El “undo” de la corrupción es sencillo. Con el apoyo de los diestros abogados que contrata tu
compañía te reinventas como la víctima de tu crimen, negocias inmunidad, testificas contra el
funcionario público al que sobornaste, pasas el trago amargo, sales libre y el funcionario va
preso.
Pronto limpias tu imagen cívica, te mantienes volando bajito para evitar el radar público, y en
poco tiempo estás totalmente rehabilitado. Y en tus círculos sociales disertas elocuentemente
sobre los vicios de la corrupción gubernamental y la necesidad de reducir el gobierno para abrir
paso a la excelencia empresarial.
Mientras tanto, tu empresa se enriquece con el resultado del soborno, y quién sabe, puede que
cobres un jugoso bono por debajo de la mesa por los pingües dividendos de tu cabildeo creativo.

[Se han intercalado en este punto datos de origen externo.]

Background: an optimization exercise with open tools, aiming at small area, a short achievable clock period and few clock cycles per item. Do not read the settings as production practice.
In this exercise RTL edits were held to simulation tests only and were not proved equivalent to the original.
Power and IR drop assume default switching activity.

== run A ==
==> flow/design.v (excerpt) <==
module window_line_buffer_kxk #(
  parameter int DATA_WIDTH = 32,
  parameter int K          = 3,
  parameter int MAX_WIDTH  = 64,
  parameter int CNT_W      = 8
) (
  input  logic                         clk,
  input  logic                         rst,
  input  logic                         frame_start,
  input  logic [CNT_W-1:0]             cfg_width,
  input  logic [CNT_W-1:0]             cfg_height,
  input  logic                         cfg_stride2,
  input  logic                         s_valid,
  output logic                         s_ready,
  input  logic [DATA_WIDTH-1:0]        s_data,
  output logic                         m_valid,
  input  logic                         m_ready,
  output logic [K*K*DATA_WIDTH-1:0]    m_window,
  output logic                         m_last,
  output logic                         frame_done,
  output logic                         cfg_err
);
For scale: about 5400 cells after synthesis, ~4300 flip-flops, ~350 I/O pins, about 140000 sq um of cells after synthesis.
make LEC_CHECK=0 CAP_MARGIN=20 CORE_MARGIN=2 CORE_UTILIZATION=70 PLACE_DENSITY=0.75 SETUP_SLACK_MARGIN=2.9 SLEW_MARGIN=20 finish   # period 6.0 ns
run.sh (not shown) runs the stock make flow with config.mk's settings and CLKGATE_MAP_FILE= SYNTH_SCRIPT=/design/flow/synth_recipe.tcl, a recipe that flattens the netlist after the stock synthesis.
Run A closes out successfully: all stages finished, all timing, DRC and antenna checks passed.
Testbench counts of run A, summed over its fixed seeds: cycles 95,280, items 95,003.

En tu gremio y entre tus pares, la ganancia vale más que la vergüenza de tu deshonestidad. Tu
pecadillo fue un mal necesario, y te otorgan un simbólico corazón púrpura en el dudoso
medallero de la libre empresa.
Pero en Puerto Rico, eso no es así. Aquí la prostitución y la corrupción tienen más que muchas
letras en común. En ambos el que vende es culpable y el que compra sale exonerado.